▶ Entries taken from a collection:
☆ ☆ ☆ ☆ ☆

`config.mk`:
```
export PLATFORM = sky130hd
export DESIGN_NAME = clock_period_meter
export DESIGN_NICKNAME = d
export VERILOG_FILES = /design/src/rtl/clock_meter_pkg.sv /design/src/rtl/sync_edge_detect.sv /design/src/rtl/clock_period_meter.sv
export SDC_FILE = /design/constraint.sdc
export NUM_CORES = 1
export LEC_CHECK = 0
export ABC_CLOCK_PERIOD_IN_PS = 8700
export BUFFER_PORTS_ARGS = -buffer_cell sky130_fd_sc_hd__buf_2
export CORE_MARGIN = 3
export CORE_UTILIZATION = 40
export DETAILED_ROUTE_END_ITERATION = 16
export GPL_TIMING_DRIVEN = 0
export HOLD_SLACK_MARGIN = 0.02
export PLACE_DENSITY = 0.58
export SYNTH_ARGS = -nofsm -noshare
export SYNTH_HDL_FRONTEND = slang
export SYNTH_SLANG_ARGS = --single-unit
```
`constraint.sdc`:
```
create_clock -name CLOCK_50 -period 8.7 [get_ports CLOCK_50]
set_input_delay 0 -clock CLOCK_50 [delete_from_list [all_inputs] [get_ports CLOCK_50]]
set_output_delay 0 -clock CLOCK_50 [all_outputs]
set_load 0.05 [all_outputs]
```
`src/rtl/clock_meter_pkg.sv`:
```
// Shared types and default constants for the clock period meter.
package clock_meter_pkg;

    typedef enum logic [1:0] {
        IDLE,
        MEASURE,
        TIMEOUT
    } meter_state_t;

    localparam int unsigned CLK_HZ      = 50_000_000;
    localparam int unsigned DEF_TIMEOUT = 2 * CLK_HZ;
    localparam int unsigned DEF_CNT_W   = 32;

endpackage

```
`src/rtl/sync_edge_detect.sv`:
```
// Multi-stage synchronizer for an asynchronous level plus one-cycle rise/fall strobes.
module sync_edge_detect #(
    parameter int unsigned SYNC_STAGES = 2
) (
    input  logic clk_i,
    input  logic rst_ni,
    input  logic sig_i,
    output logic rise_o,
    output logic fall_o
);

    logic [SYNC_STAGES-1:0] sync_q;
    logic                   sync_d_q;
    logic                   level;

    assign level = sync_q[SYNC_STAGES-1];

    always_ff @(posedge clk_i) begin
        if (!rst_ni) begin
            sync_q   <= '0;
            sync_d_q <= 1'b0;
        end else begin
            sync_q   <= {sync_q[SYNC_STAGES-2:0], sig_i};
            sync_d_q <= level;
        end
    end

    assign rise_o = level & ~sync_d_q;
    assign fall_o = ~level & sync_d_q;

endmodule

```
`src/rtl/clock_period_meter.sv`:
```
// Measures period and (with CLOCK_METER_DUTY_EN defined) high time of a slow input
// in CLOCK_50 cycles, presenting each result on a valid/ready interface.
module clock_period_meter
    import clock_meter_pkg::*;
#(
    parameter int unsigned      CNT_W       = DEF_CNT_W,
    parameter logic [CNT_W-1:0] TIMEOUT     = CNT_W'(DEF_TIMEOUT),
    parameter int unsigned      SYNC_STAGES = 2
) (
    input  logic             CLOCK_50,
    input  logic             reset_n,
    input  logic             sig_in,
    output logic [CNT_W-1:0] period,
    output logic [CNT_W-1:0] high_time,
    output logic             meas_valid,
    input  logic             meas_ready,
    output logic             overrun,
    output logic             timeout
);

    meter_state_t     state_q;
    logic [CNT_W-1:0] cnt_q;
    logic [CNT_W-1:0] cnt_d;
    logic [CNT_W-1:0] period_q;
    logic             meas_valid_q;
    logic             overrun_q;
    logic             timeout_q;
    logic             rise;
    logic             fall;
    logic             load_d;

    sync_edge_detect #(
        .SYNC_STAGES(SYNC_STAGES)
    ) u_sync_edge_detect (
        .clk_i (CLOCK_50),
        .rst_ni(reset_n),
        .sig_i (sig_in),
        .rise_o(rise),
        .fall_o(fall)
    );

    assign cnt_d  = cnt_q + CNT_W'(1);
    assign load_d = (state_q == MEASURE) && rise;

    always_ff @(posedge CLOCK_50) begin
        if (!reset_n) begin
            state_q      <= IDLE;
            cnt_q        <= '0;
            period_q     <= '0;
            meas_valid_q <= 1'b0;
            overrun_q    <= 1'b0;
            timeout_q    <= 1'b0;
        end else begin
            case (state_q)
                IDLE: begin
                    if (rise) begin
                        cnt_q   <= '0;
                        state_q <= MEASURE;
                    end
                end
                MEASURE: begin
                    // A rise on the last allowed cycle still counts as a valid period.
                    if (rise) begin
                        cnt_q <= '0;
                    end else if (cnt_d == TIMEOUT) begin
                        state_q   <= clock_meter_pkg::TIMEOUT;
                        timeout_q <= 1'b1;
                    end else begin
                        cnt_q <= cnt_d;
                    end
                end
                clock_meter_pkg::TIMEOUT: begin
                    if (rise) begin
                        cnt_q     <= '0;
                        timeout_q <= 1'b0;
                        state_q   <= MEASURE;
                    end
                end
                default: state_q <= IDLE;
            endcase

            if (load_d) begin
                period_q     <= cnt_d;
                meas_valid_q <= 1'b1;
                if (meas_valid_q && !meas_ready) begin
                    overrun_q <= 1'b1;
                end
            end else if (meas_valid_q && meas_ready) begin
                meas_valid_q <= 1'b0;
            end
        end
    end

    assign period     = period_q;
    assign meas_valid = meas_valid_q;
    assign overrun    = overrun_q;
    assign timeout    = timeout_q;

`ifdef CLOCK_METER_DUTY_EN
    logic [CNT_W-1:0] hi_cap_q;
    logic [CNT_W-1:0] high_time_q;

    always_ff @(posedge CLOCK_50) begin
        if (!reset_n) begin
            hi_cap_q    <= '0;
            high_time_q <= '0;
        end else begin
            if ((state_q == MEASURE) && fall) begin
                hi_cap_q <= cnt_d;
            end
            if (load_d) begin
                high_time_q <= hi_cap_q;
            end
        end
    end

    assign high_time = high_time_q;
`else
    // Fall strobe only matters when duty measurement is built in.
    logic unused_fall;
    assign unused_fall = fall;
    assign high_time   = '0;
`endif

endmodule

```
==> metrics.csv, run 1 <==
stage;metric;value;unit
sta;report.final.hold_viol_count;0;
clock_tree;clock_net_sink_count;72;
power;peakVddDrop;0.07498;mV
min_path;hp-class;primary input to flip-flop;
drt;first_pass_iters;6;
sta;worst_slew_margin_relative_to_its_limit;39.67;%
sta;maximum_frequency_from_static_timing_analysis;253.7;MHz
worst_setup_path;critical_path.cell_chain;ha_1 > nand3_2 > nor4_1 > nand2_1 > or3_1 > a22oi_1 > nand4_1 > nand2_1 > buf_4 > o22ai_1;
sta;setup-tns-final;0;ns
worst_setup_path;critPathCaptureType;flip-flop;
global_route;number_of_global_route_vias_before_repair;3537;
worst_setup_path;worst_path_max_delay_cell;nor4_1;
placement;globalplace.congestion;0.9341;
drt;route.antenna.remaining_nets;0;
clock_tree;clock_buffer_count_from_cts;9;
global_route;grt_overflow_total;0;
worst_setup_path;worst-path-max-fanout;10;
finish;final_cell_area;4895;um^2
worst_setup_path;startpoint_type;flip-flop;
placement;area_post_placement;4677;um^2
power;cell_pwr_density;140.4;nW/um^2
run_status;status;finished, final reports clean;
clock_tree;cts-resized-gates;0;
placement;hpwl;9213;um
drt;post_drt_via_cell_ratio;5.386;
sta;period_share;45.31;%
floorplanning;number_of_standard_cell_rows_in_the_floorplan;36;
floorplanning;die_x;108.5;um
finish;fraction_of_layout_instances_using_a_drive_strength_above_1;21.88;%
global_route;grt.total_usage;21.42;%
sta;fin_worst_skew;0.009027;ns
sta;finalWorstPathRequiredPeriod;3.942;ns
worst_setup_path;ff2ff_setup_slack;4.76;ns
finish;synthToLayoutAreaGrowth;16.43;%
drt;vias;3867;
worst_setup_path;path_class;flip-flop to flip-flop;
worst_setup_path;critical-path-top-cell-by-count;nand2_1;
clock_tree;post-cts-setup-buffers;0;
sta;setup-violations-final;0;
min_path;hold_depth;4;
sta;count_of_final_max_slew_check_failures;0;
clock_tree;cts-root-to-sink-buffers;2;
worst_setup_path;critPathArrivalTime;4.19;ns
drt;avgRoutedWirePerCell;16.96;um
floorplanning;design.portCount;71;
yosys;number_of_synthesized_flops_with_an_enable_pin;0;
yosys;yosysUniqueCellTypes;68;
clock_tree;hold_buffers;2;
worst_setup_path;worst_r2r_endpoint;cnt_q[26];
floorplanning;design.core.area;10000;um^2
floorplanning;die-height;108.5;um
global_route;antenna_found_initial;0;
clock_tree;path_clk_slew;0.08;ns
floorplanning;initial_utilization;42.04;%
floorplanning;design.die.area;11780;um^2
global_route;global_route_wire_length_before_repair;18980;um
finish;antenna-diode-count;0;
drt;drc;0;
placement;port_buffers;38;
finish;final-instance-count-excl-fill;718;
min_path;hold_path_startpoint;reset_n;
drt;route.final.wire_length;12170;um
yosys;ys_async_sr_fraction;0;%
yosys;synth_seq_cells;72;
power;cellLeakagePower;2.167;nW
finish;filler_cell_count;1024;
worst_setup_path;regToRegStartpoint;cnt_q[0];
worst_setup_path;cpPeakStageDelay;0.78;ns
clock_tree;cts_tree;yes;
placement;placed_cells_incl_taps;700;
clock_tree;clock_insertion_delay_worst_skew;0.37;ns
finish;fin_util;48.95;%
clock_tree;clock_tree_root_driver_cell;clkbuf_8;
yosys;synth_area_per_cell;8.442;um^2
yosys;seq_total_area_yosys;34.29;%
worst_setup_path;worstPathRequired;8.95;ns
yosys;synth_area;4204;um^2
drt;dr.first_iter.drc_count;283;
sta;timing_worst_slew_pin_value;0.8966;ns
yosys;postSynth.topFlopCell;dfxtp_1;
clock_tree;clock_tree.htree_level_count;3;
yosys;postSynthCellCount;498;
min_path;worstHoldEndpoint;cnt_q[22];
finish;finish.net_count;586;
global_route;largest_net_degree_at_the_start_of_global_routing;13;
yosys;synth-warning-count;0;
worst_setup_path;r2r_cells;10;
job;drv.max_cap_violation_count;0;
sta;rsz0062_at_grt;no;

☆ ☆ ☆ ☆ ☆

▶ Task directions: With the line holding "finish;final_cell_area;4895;um^2" as the first and the line holding "floorplanning;initial_utilization;42.04;%" as the last, set down that range of the entries above exactly, and nothing else.

▶ Response box:
finish;final_cell_area;4895;um^2
worst_setup_path;startpoint_type;flip-flop;
placement;area_post_placement;4677;um^2
power;cell_pwr_density;140.4;nW/um^2
run_status;status;finished, final reports clean;
clock_tree;cts-resized-gates;0;
placement;hpwl;9213;um
drt;post_drt_via_cell_ratio;5.386;
sta;period_share;45.31;%
floorplanning;number_of_standard_cell_rows_in_the_floorplan;36;
floorplanning;die_x;108.5;um
finish;fraction_of_layout_instances_using_a_drive_strength_above_1;21.88;%
global_route;grt.total_usage;21.42;%
sta;fin_worst_skew;0.009027;ns
sta;finalWorstPathRequiredPeriod;3.942;ns
worst_setup_path;ff2ff_setup_slack;4.76;ns
finish;synthToLayoutAreaGrowth;16.43;%
drt;vias;3867;
worst_setup_path;path_class;flip-flop to flip-flop;
worst_setup_path;critical-path-top-cell-by-count;nand2_1;
clock_tree;post-cts-setup-buffers;0;
sta;setup-violations-final;0;
min_path;hold_depth;4;
sta;count_of_final_max_slew_check_failures;0;
clock_tree;cts-root-to-sink-buffers;2;
worst_setup_path;critPathArrivalTime;4.19;ns
drt;avgRoutedWirePerCell;16.96;um
floorplanning;design.portCount;71;
yosys;number_of_synthesized_flops_with_an_enable_pin;0;
yosys;yosysUniqueCellTypes;68;
clock_tree;hold_buffers;2;
worst_setup_path;worst_r2r_endpoint;cnt_q[26];
floorplanning;design.core.area;10000;um^2
floorplanning;die-height;108.5;um
global_route;antenna_found_initial;0;
clock_tree;path_clk_slew;0.08;ns
floorplanning;initial_utilization;42.04;%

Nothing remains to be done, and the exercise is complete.